Maria schudde het hoofd alsof ze de trieste gedachten eruit wilde verdrijven en hief trots het gezicht op. Het gezelschap reed triomfantelijk het stadje in. Francesco stelde de ruiters voor de vrouwen die hen met hun gezelschap vereerd hadden, gezamenlijk te paard naar hun huis te brengen.
- ‘Kijk’, zei hij en wees op een wit huis met vier openstaande ramen, ‘Wist je dat dat huis van mij is? Erachter is een mooie tuin met een amandelboom, een granaatappelboom en een pergola. Wat vind je ervan?’
- ‘Ik ben nog nooit in jouw huis geweest, antwoordde ze en keek naar de vensters.
- ‘s Zomers is het er koel in de tuin’, zei hij en voegde er zachtjes aan toe, ‘Dan genieten we van de koelte onder de pergola, niet Maria?’
- ‘Dat weet ik nog niet’, zei ze verlegen.
- ‘Maar het huis bevalt je wel, is het niet? Het is een mooie straat. Met carnaval is hij altijd vol maskers en vrolijkheid.’
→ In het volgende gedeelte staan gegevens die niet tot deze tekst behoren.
### src/rtl/gpio_pkg.sv
package gpio_pkg;
    localparam int ADDR_W = 3;

    typedef enum logic [1:0] {
        OUT_DATA    = 2'd0,
        OUT_SETCLR  = 2'd1,
        OUT_SETONLY = 2'd2
    } out_style_e;

    typedef enum logic [1:0] {
        DIR_NONE    = 2'd0,
        DIR_ONE_OUT = 2'd1,
        DIR_ONE_IN  = 2'd2
    } dir_style_e;

    typedef enum logic [2:0] {
        SEL_DATA = 3'd0,
        SEL_SET  = 3'd1,
        SEL_CLR  = 3'd2,
        SEL_DIR  = 3'd3,
        SEL_NONE = 3'd7
    } reg_sel_e;
endpackage

### src/rtl/gpio_lane_map.sv
// Permutes a word between bus order and pin order. Byte swap and bit
// reversal commute and are each their own inverse, so one instance
// serves both the write and the read direction.
module gpio_lane_map #(
    parameter int WIDTH       = 32,
    parameter bit BIT_REVERSE = 1'b0,
    parameter bit BYTE_SWAP   = 1'b0
) (
    input  logic [WIDTH-1:0] src,
    output logic [WIDTH-1:0] dst
);
    localparam int NBYTES = WIDTH / 8;

    for (genvar i = 0; i < WIDTH; i++) begin : g_bit
        localparam int BYTE_I = i / 8;
        localparam int BIT_I  = i % 8;
        localparam int SWP    = BYTE_SWAP ? ((NBYTES - 1 - BYTE_I) * 8 + BIT_I) : i;
        localparam int DST    = BIT_REVERSE ? (WIDTH - 1 - SWP) : SWP;
        assign dst[DST] = src[i];
    end
endmodule

### src/rtl/gpio_sync.sv
// Two-flop synchroniser for the raw pad inputs.
module gpio_sync #(
    parameter int WIDTH = 32
) (
    input  logic             clk,
    input  logic             rst,
    input  logic [WIDTH-1:0] raw,
    output logic [WIDTH-1:0] synced
);
    logic [WIDTH-1:0] meta_q;
    logic [WIDTH-1:0] sync_q;

    always_ff @(posedge clk) begin
        if (rst) begin
            meta_q <= '0;
            sync_q <= '0;
        end else begin
            meta_q <= raw;
            sync_q <= meta_q;
        end
    end

    assign synced = sync_q;
endmodule

### src/rtl/gpio_drive.sv
// Output latch and direction register, both kept in pin order.
module gpio_drive
    import gpio_pkg::*;
#(
    parameter int         WIDTH     = 32,
    parameter out_style_e OUT_STYLE = OUT_SETCLR,
    parameter dir_style_e DIR_STYLE = DIR_ONE_OUT
) (
    input  logic             clk,
    input  logic             rst,
    input  logic             we,
    input  reg_sel_e         sel,
    input  logic [WIDTH-1:0] wval,
    output logic [WIDTH-1:0] latch_q,
    output logic [WIDTH-1:0] dir_q,
    output logic [WIDTH-1:0] oe
);
    localparam logic [WIDTH-1:0] DIR_RST = (DIR_STYLE == DIR_ONE_IN) ? {WIDTH{1'b1}} : {WIDTH{1'b0}};

    logic [WIDTH-1:0] latch_d;

    always_comb begin
        latch_d = latch_q;
        if (we) begin
            unique case (sel)
                SEL_DATA: begin
                    if (OUT_STYLE == OUT_DATA) latch_d = wval;
                end
                SEL_SET: begin
                    if (OUT_STYLE == OUT_SETCLR)       latch_d = latch_q | wval;
                    else if (OUT_STYLE == OUT_SETONLY) latch_d = wval;
                end
                SEL_CLR: begin
                    if (OUT_STYLE == OUT_SETCLR) latch_d = latch_q & ~wval;
                end
                default: latch_d = latch_q;
            endcase
        end
    end

    always_ff @(posedge clk) begin
        if (rst) latch_q <= '0;
        else     latch_q <= latch_d;
    end

    if (DIR_STYLE == DIR_NONE) begin : g_nodir
        assign dir_q = '0;
        assign oe    = latch_q;
    end else begin : g_dir
        logic [WIDTH-1:0] dir_r;
        always_ff @(posedge clk) begin
            if (rst)                        dir_r <= DIR_RST;
            else if (we && sel == SEL_DIR)  dir_r <= wval;
        end
        assign dir_q = dir_r;
        assign oe    = (DIR_STYLE == DIR_ONE_OUT) ? dir_r : ~dir_r;
    end
endmodule

### src/rtl/gpio_mmio.sv
module gpio_mmio
    import gpio_pkg::*;
#(
    parameter int         WIDTH       = 32,
    parameter out_style_e OUT_STYLE   = OUT_SETCLR,
    parameter dir_style_e DIR_STYLE   = DIR_ONE_OUT,
    parameter bit         BIT_REVERSE = 1'b0,
    parameter bit         BYTE_SWAP   = 1'b0
) (
    input  logic              clk,
    input  logic              rst,
    input  logic [ADDR_W-1:0] bus_addr,
    input  logic              bus_we,
    input  logic [WIDTH-1:0]  bus_wdata,
    input  logic              bus_re,
    output logic [WIDTH-1:0]  bus_rdata,
    input  logic [WIDTH-1:0]  pad_in,
    output logic [WIDTH-1:0]  pad_out,
    output logic [WIDTH-1:0]  pad_oe
);
    if (WIDTH != 8 && WIDTH != 16 && WIDTH != 32 && WIDTH != 64) begin : g_bad_width
        $error("gpio_mmio: WIDTH must be 8, 16, 32 or 64");
    end
    if (WIDTH == 64 && BYTE_SWAP) begin : g_bad_swap
        $error("gpio_mmio: byte swap is not available for a 64-bit bank");
    end

    reg_sel_e         sel;
    logic [WIDTH-1:0] wval_pin;
    logic [WIDTH-1:0] in_sync;
    logic [WIDTH-1:0] latch_q;
    logic [WIDTH-1:0] dir_q;
    logic [WIDTH-1:0] rd_pin;
    logic [WIDTH-1:0] rd_bus;
    logic [WIDTH-1:0] rdata_q;

    always_comb begin
        unique case (bus_addr)
            3'd0:    sel = SEL_DATA;
            3'd1:    sel = SEL_SET;
            3'd2:    sel = SEL_CLR;
            3'd3:    sel = SEL_DIR;
            default: sel = SEL_NONE;
        endcase
    end

    gpio_lane_map #(.WIDTH(WIDTH), .BIT_REVERSE(BIT_REVERSE), .BYTE_SWAP(BYTE_SWAP))
        u_wmap (.src(bus_wdata), .dst(wval_pin));

    gpio_sync #(.WIDTH(WIDTH))
        u_sync (.clk(clk), .rst(rst), .raw(pad_in), .synced(in_sync));

    gpio_drive #(.WIDTH(WIDTH), .OUT_STYLE(OUT_STYLE), .DIR_STYLE(DIR_STYLE))
        u_drive (
            .clk(clk), .rst(rst), .we(bus_we), .sel(sel), .wval(wval_pin),
            .latch_q(latch_q), .dir_q(dir_q), .oe(pad_oe)
        );

    always_comb begin
        rd_pin = '0;
        unique case (sel)
            SEL_DATA: rd_pin = in_sync;
            SEL_SET:  if (OUT_STYLE != OUT_DATA) rd_pin = latch_q;
            SEL_DIR:  if (DIR_STYLE != DIR_NONE) rd_pin = dir_q;
            default:  rd_pin = '0;
        endcase
    end

    gpio_lane_map #(.WIDTH(WIDTH), .BIT_REVERSE(BIT_REVERSE), .BYTE_SWAP(BYTE_SWAP))
        u_rmap (.src(rd_pin), .dst(rd_bus));

    always_ff @(posedge clk) begin
        if (rst)         rdata_q <= '0;
        else if (bus_re) rdata_q <= rd_bus;
        else             rdata_q <= '0;
    end

    assign bus_rdata = rdata_q;
    assign pad_out   = latch_q;
endmodule

### config.mk
export PLATFORM = sky130hd
export DESIGN_NAME = gpio_mmio
export DESIGN_NICKNAME = d
export VERILOG_FILES = /design/src/rtl/gpio_pkg.sv /design/src/rtl/gpio_lane_map.sv /design/src/rtl/gpio_sync.sv /design/src/rtl/gpio_drive.sv /design/src/rtl/gpio_mmio.sv
export SDC_FILE = /design/constraint.sdc
export NUM_CORES = 1
export LEC_CHECK = 0
export BUFFER_PORTS_ARGS = -buffer_cell sky130_fd_sc_hd__buf_2
export CAP_MARGIN = 20
export CORE_MARGIN = 4
export CORE_UTILIZATION = 54
export CTS_CLUSTER_DIAMETER = 120
export DETAILED_ROUTE_END_ITERATION = 7
export GPL_ROUTABILITY_DRIVEN = 0
export GPL_TIMING_DRIVEN = 0
export MAX_ROUTING_LAYER = met4
export PLACE_DENSITY = 0.8
export SLEW_MARGIN = 5
export SYNTH_ARGS = -nofsm -noshare
export SYNTH_HDL_FRONTEND = slang
export SYNTH_HIERARCHICAL = 1
export SYNTH_SLANG_ARGS = --single-unit
### constraint.sdc
create_clock -name clk -period 1.8 [get_ports clk]
set_input_delay 0.18 -clock clk [delete_from_list [all_inputs] [get_ports clk]]
set_output_delay 0.18 -clock clk [all_outputs]
set_load 0.05 [all_outputs]
# Word level (Yosys, flattened, before mapping)
# Cells that the tools add are included.
# W data, S select, Z words.
dict set report totals {
  reg_bits 160
  inputBits 71
  elab_cells 24
  output_inout_bits 96
}
dict set report classes {
  bitwise_logic 4
  eq_ne 6
  n_reduce_logical 6
  n_mux 3
}
# cell n
set op_table {}
lappend op_table {{$pmux W32 S3} 1}
lappend op_table {{$pmux W32 S2} 1}
lappend op_table {{$and A32 B32 Y32} 1}
lappend op_table {{$not A32 Y32} 1}
lappend op_table {{$or A32 B32 Y32} 1}
lappend op_table {{$eq A3 B2 Y1 const B} 4}
lappend op_table {{$pmux W3 S4} 1}
lappend op_table {{$eq A3 B1 Y1 const B} 2}
lappend op_table {{$logic_not A3 Y1} 2}
lappend op_table {{$reduce_and A2 Y1} 1}
lappend op_table {{$reduce_bool A2 Y1} 1}
lappend op_table {{$reduce_or A2 Y1} 1}
lappend op_table {{$logic_and A1 B1 Y1} 1}
lappend op_table {{$not A1 Y1} 1}

# Logic depth before layout (Yosys ltp)
dict set report logic_depth {
  depth_word 5
  mapped_depth 7
  depth_no_buf 4
}

# By module
# The synthesis kept the hierarchy.
# mod cells_per_inst seq_area_each_um2 instances area_per_inst_um2
set by_module_without_submodules {}
lappend by_module_without_submodules {gpio_drive 314 1281.2 1 2712.6}
lappend by_module_without_submodules {gpio_sync 135 1281.2 1 1918.1}
lappend by_module_without_submodules {gpio_mmio 185 640.6 1 1818.0}
lappend by_module_without_submodules {gpio_lane_map 32 0.0 2 240.2}

# Worst setup path before layout
# No wires, ideal clock.
dict set report synth_timing {
  kind {in2reg}
  from {in bus_addr[0]}
  to {reg with a tool-made name}
  path_slack_ns 0.213
  path_stages 7
  arrival_ns 1.472
  setup_ns 0.115
  t_required_ns 1.685
  n_path_buf 3
  cell_sequence {dlygate4sd1_1 or2_1 nor4bb_1 buf_2 buf_6 a211oi_1 o21a_1}
}
# element line_no
set synth_rtl {}
lappend synth_rtl {{start: declaration} gpio_mmio.sv:12} ;# input logic [ADDR_W-1:0] bus_addr,

==> impl_metrics.ini <==
[cells_and_area]
n_fill_cell = 1004
syn_to_final_growth_pct = 26.0
fin_cells = 1065
regArea_sq_um = 3200
multi_input_area_sq_um = 2640
diodes = 0
fin_nets = 952
drive_gt1_share_pct = 39.2

[sta]
report.final.slew_viol_count = 0
rsz0062_at_grt = false
finalClockSkew_ns = 0.00684
max_slew_margin_pct = 59.4
fin_crit_ns = 1.48
setup_viol = 0
hold_viol_final = 0
holdWs_ns = 0.0205
tns_ns = 0
max_freq_mhz = 675
finalCritPeriodShare_pct = 82.3
tightest_slew_ns = 0.609

[logic_synthesis]
async_reset_ff_share_pct = 0
yosys-top-cells-area = dfxtp_1, buf_4, nor2b_2
synth_warnings = 6
synth-simple-area-share_pct = 17.0
synth_edf_count = 0
yosys_most_used_dff = dfxtp_1
synth_top_family_by_area = simple AND/OR/NAND/NOR gates
synth_compound_area_share_pct = 16.3
synth_largest_area_cell = dfxtp_1
synth.top_cell.area_share_pct = 46.2
synth_nets = 769
synth_seq_cells = 160
synth_xor_area_share_pct = 0.126
synth-seq-area-share_pct = 46.2
synthesis.instances = 698
ys_types = 27
syn_area_per_cell_sq_um = 9.93
synthAdderAreaFrac_pct = 0
netlist_area_sq_um = 6930
synthMuxAreaShare_pct = 4.62

[route]
first_iter_violations = 367
wirelength_um = 16700
drc = 0
ant_nets = 0
via_per_inst = 4.87
drt-pass1-iter-count = 5
dr_total_vias = 5187
wire_per_inst_um = 15.7

[cts]
cts_root_buf = clkbuf_16
post_cts_resized = 0
post_cts_buffers = 0
htreeDepth = 4
cts_made_buffers = 17
cts.clk_slew.worst_paths_ns = 0.06
cts_tree = done
clk_latency_ns = 0.42
cts_max_path_buffers = 2
clock-sinks = 160

[placement]
numPortBuffers = 132
dp_hpwl_um = 11800
place_inst = 1002

[power_and_ir_drop]
vdd_drop_max_mv = 0.756
p_leak_uw = 0.00393
power_density_nw_per_um2 = 970

[global_route]
grt_max_degree = 17
antenna_found_initial = 0
grt-ovfl-total = 0
track_usage_pct = 24.0
first_global_vias = 5110
grt_first_pass_wirelength_um = 26200

[critical_path]
r2r-end = bus_rdata[9]$_SDFF_PP0_
r2r_cells = 4
timing.rr.start = u_drive/dir_q[9]$_SDFFE_PP0P_
reg2reg_setup_slack_ns = 0.67
critPathRequiredTime_ns = 2.12
worst-setup-path-type = input pin to flop
cp-end-kind = flop
start_kind = input pin
critPathMaxFanout = 10
arrival_ns = 1.80

[worst_hold_path]
holdPathStages = 3
holdCritPathClass = input pin to flop
hp-start = bus_wdata[26]
hold_path_end = u_drive/dir_q[26]$_SDFFE_PP0P_

[die]
die_area_sq_um = 14700
ios = 167
rows = 41
initial_utilization_pct = 55.1
dieWidth_um = 121
coreArea_sq_um = 12600
die-height_um = 121

[status]
status = completed

[job]
drv_cap = 0
==> where the power goes <==
| part | internal [uW] | switching [uW] |
|---|---|---|
| Combinational | 458 | 597 |
| Clock | 2200 | 1490 |
| Sequential | 3670 | 60.8 |
==> metrics by stage <==
| step | area, sq um | setup slack (ns) | power (uW) | util, % |
|---|---|---|---|---|
| detailed placement | 7800 | -0.0445 | 4790 | 62.1 |
| floorplan | 6930 | 0.213 | 4560 | - |
| global placement | 7800 | -0.0160 | 4780 | 62.1 |
| global route | 8730 | 0.278 | 8780 | 69.5 |
| finish | 8730 | 0.319 | 8470 | 69.5 |
| CTS | 8730 | 0.385 | 8520 | 69.5 |
==> worst max path at each step <==
| stage | to | cells after the start | start | slack, ns |
|---|---|---|---|---|
| floorplan | flop | 7 | bus_addr[0] | 0.21 |
| global placement | flop | 8 | bus_addr[1] | -0.02 |
| detailed placement | flop | 8 | bus_addr[1] | -0.04 |
| CTS | flop | 8 | bus_addr[1] | 0.39 |
| global route | u_drive/dir_q[14]$_SDFFE_PP0P_ | 8 | bus_addr[1] | 0.28 |
| finish | flop | 8 | bus_addr[1] | 0.32 |
==> routing by layer <==
metal  share of wire, %  GRT usage (%)  vias up
met4                1.4           7.28        0
met3                7.3           6.71       14
li1                   -              -     2623
met1                 43           29.7     2382
met5                  0              -        -
met2                 48           38.7      168
==> cells by family after synthesis <==
kind of cell,count (synthesis)
xor+xnor,1
mux,32
compound gates,160
flops,160
simple gates,199
buf+inv,146
==> critical path, stage by stage <==
cell and delay [ns]:
buf_2 0.17, clkbuf_1 0.33, or2_1 0.24, nor4bb_1 0.22, buf_2 0.24, buf_6 0.17
a211oi_1 0.09, o21a_1 0.15
==> cell usage after synthesis, types with 11 or more instances <==
cell type  instances
o21a_1            32
mux2i_1           32
buf_2             11
buf_6             12
nand2_1           64
nor2b_2           60
nor2_1            32
a21oi_1           32
and2_1            32
a211oi_1          62
dfxtp_1          160
a21boi_0          27
clkbuf_1          20
buf_4             96
==> layout make-up <==
type                    count  area share (%)
flip-flops and latches    160            36.7
multi-input cells         392            30.2
plain buffers             145            12.4
repair buffers            164            11.2
clock buffers              17            4.87
well taps                 172            2.46
clock inverters            14            2.09
inverters                   1          0.0430
==> what timing repair did <==
item,4_1_cts,5_1_grt
hold buffers,32,0
endpoints found under the setup margin,0,0
hold endpoints to repair,32,0
==> placed cells by master (no fill, tap or decap), types with 27 or more instances in the layout <==
master / instances
a211oi_1: 62
a21boi_0: 27
a21oi_1: 32
and2_1: 32
buf_2: 143
buf_4: 96
dfxtp_1: 160
dlygate4sd3_1: 32
mux2i_1: 32
nand2_1: 64
nor2_1: 32
nor2b_2: 60
o21a_1: 32
No activity file was read; power rests on OpenSTA's default activity.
- ‘Salude sos festaresos’ (‘Feestgangers, gegroet’), groetten Francesco’s buurvrouwen en kwamen hun poorten uit. - ‘Plezier gehad? Hebben jullie noga voor ons meegebracht?’
- ‘Het spijt me, beste meid, maar we hebben het langs de weg verloren. De muizen hebben gaten in de zadeltassen gemaakt’, lachte de jonge eigenaar, terwijl Maria haar toekomstige buurvrouwen toeknikte en toelachte.
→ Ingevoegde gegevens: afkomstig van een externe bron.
--- src/rtl/alu_exec_pkg.sv ---
package alu_exec_pkg;
    localparam int OP_W = 5;

    typedef enum logic [OP_W-1:0] {
        OP_ADD   = 5'd0,  OP_ADDI  = 5'd1,  OP_ADDU  = 5'd2,  OP_ADDUI = 5'd3,
        OP_AND   = 5'd4,  OP_ANDI  = 5'd5,  OP_OR    = 5'd6,  OP_ORI   = 5'd7,
        OP_LHI   = 5'd8,
        OP_SEQ   = 5'd9,  OP_SEQI  = 5'd10, OP_SEQU  = 5'd11, OP_SEQUI = 5'd12,
        OP_SGE   = 5'd13, OP_SGEI  = 5'd14, OP_SGEU  = 5'd15, OP_SGEUI = 5'd16,
        OP_SGT   = 5'd17, OP_SGTI  = 5'd18, OP_SGTU  = 5'd19, OP_SGTUI = 5'd20,
        OP_SLE   = 5'd21, OP_SLEI  = 5'd22, OP_SLEU  = 5'd23, OP_SLEUI = 5'd24
    } op_e;

    localparam logic [OP_W-1:0] OP_LAST = 5'd24;
    localparam logic [OP_W-1:0] CMP_FIRST = 5'd9;
endpackage

--- src/rtl/alu_imm_ext.sv ---
module alu_imm_ext #(
    parameter int IMM_W  = 16,
    parameter int DATA_W = 32
) (
    input  logic [IMM_W-1:0]  imm,
    output logic [DATA_W-1:0] imm_sx,
    output logic [DATA_W-1:0] imm_zx
);
    localparam int PAD_W = DATA_W - IMM_W;

    assign imm_sx = {{PAD_W{imm[IMM_W-1]}}, imm};
    assign imm_zx = {{PAD_W{1'b0}}, imm};
endmodule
Ondertussen zat Zia Luisa haar op te wachten, met rechte rug op de drempel gezeten, al garen spinnend.
Een voorbijganger deelde haar mee dat Maria teruggekeerd was en bij Francesco Rosana in het zadel zat. Een lichte blos kwam op Zia Luisa’s kleurloze gezicht. Ze betastte haar keurslijf om zich ervan te vergewissen dat het goed was dichtgesnoerd, wikkelde de doek wat beter om haar hoofd, kneep haar lippen op elkaar en wachtte, plechtig en indrukwekkend. Zodra ze de twee jonge mensen zag en vastgesteld had dat Francesco zijn hand op die van Maria had gelegd, zei ze bij zichzelf dat het huwelijk voor elkaar was en werd overweldigd door een gerechtvaardige vreugde.
- ‘Salude sos festaresos’, zei ze, zwaaiend met haar spoel, -‘Stijg je niet af, Francesco Rosana?’
- ‘Nee, het is al laat’, antwoordde hij en hielp Maria met afstijgen. - ‘Ik kom een andere keer langs.’
- ‘Maar een ogenblikje kan je je toch wel permitteren? Je neemt toch wel een glas wijn aan?’
- ‘Nu, vooruit.’
Zia Luisa ging de wijn halen en Maria bleef nog even alleen met Francesco.